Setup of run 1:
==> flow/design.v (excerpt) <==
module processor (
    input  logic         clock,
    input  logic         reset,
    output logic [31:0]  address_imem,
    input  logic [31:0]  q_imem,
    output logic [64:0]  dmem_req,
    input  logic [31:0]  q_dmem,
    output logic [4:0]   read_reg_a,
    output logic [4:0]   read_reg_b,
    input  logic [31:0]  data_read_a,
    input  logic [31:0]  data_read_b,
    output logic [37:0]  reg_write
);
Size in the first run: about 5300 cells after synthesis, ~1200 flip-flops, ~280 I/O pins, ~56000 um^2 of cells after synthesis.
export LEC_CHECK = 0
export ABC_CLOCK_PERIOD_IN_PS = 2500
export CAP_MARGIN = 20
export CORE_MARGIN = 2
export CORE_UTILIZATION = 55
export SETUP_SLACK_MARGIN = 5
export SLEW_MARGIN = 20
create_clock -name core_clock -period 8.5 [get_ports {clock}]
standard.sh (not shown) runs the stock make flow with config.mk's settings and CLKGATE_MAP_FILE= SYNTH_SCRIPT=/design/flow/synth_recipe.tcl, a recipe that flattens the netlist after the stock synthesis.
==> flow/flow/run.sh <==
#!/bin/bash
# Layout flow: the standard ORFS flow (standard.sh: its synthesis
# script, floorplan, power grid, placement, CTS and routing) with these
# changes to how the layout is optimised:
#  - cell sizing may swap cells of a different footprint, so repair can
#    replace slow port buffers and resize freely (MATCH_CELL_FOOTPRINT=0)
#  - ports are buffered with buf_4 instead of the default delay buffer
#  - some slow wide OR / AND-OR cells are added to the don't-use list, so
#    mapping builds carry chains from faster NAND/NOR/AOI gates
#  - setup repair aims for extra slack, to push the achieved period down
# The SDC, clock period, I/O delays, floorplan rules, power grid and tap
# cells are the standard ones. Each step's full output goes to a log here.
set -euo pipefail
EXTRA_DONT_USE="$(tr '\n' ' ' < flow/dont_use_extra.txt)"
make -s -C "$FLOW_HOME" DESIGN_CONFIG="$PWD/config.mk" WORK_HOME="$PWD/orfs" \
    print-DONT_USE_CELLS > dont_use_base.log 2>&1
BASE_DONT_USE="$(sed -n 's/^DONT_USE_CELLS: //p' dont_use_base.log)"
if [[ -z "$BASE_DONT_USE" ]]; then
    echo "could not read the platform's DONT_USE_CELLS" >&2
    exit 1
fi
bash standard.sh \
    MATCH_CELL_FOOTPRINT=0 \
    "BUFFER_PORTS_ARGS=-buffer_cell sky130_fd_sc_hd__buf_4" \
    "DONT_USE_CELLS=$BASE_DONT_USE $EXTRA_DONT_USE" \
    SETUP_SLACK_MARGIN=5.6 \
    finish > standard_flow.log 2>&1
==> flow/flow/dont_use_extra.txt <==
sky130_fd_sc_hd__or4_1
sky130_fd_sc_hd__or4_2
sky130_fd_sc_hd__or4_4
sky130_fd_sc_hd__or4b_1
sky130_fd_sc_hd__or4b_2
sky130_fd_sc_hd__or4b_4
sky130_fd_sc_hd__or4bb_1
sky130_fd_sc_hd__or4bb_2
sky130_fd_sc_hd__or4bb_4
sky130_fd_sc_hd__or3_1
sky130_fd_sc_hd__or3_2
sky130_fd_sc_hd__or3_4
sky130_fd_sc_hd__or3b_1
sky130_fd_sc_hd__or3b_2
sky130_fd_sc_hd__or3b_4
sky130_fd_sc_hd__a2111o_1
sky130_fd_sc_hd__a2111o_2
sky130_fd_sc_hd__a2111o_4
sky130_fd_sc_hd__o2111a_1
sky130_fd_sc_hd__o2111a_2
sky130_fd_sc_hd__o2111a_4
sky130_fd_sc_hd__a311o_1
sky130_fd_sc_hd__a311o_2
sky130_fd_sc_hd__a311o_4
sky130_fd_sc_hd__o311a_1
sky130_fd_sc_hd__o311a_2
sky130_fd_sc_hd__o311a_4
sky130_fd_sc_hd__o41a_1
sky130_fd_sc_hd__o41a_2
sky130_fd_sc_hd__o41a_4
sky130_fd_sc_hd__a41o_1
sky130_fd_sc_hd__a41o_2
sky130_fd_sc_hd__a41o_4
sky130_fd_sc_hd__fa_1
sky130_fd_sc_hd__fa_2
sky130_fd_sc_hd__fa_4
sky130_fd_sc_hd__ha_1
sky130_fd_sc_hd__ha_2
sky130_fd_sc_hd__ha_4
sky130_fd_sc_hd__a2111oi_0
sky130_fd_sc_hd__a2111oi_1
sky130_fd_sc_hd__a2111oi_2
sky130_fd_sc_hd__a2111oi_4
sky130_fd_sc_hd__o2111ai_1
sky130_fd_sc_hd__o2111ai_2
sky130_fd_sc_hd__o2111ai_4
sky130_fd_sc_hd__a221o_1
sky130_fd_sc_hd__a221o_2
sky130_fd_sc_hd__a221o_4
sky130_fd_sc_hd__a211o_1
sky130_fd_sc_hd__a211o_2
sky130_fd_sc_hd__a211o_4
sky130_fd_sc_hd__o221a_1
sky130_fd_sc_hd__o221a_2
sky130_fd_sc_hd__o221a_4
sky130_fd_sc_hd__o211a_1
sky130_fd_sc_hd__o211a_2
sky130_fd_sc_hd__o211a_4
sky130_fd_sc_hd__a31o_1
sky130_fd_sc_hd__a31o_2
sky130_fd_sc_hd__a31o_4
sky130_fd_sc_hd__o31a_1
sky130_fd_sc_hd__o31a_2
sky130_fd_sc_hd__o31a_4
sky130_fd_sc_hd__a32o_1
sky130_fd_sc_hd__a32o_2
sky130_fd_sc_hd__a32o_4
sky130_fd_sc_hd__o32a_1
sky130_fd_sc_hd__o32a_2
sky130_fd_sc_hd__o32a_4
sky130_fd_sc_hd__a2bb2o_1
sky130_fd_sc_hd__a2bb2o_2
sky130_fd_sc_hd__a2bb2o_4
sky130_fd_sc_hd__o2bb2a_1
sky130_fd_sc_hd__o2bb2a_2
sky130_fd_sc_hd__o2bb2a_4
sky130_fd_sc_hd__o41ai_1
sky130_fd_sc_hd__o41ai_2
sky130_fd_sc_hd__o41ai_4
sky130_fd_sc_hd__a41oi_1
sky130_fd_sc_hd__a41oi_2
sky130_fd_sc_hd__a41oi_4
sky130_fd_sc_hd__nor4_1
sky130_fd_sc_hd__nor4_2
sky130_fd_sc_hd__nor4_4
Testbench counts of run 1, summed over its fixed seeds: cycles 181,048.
※
** Exercise goal **
Whenever a line of the material holds the word "logic", copy it out.

** Solution for this exercise **
    input  logic         clock,
    input  logic         reset,
    output logic [31:0]  address_imem,
    input  logic [31:0]  q_imem,
    output logic [64:0]  dmem_req,
    input  logic [31:0]  q_dmem,
    output logic [4:0]   read_reg_a,
    output logic [4:0]   read_reg_b,
    input  logic [31:0]  data_read_a,
    input  logic [31:0]  data_read_b,
    output logic [37:0]  reg_write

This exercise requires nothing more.